Task description> Below are the records; copy exactly the stretch from the line containing "a21oi_1: 29 / 145" through the line containing "buf_1: 33 / 124", both ends included, and nothing else.

Raw data section start

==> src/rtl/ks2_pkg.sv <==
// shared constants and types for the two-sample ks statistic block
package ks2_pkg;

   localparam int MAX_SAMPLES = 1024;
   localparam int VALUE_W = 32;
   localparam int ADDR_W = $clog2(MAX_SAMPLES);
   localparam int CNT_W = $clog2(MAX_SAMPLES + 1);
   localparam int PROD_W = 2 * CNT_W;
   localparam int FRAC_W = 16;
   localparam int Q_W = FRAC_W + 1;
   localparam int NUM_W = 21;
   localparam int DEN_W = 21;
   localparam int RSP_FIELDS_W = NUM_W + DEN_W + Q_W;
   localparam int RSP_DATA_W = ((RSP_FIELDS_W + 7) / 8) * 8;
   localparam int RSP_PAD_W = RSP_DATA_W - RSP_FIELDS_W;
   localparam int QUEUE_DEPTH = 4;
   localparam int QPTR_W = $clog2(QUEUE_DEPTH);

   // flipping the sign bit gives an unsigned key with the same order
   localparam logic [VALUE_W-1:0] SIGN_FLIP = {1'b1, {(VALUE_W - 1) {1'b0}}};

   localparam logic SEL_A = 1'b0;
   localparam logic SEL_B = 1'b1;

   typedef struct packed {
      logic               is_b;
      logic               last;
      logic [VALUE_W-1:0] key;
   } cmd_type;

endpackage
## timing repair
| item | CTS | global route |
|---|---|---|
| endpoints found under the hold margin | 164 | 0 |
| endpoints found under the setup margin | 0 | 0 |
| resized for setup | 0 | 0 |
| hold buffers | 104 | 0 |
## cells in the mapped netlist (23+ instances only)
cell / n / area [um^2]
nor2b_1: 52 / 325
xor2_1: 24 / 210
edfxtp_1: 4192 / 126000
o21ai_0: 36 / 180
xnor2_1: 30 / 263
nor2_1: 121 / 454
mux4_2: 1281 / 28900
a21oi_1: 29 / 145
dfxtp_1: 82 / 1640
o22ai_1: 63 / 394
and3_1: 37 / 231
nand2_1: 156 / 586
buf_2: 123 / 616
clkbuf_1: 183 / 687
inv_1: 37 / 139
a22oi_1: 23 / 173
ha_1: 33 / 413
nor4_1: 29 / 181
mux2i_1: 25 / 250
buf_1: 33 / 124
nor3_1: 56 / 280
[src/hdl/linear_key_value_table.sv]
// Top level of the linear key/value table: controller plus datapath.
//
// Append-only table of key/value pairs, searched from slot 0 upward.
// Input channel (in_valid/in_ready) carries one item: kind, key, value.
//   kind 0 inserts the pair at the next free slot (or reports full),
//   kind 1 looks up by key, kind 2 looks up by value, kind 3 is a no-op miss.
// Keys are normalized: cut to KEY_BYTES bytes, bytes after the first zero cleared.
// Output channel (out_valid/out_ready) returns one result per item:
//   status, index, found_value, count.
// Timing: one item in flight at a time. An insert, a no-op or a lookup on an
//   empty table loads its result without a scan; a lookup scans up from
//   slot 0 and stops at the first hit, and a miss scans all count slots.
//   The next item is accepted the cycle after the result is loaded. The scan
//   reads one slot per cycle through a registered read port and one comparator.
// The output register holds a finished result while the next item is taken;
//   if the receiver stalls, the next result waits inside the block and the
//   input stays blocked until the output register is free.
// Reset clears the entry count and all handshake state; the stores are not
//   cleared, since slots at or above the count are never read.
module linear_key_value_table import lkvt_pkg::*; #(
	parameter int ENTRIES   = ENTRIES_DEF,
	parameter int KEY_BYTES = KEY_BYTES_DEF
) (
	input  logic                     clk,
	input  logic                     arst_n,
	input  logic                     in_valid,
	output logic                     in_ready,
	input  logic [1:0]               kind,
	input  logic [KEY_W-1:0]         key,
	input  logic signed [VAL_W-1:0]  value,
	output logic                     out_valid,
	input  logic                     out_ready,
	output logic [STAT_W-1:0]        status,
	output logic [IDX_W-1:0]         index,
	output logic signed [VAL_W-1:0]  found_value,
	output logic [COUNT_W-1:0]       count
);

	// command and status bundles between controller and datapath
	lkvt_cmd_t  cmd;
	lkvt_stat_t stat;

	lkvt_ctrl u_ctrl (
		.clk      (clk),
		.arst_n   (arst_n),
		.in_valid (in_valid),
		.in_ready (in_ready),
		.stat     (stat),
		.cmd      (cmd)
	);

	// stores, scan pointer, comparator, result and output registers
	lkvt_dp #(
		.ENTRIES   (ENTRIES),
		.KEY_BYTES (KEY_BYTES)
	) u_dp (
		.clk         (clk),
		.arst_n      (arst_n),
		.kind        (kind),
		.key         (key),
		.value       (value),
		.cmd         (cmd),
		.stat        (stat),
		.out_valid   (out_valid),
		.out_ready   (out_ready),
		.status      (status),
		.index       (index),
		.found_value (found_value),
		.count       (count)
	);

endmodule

Raw data section end

Reply>
a21oi_1: 29 / 145
dfxtp_1: 82 / 1640
o22ai_1: 63 / 394
and3_1: 37 / 231
nand2_1: 156 / 586
buf_2: 123 / 616
clkbuf_1: 183 / 687
inv_1: 37 / 139
a22oi_1: 23 / 173
ha_1: 33 / 413
nor4_1: 29 / 181
mux2i_1: 25 / 250
buf_1: 33 / 124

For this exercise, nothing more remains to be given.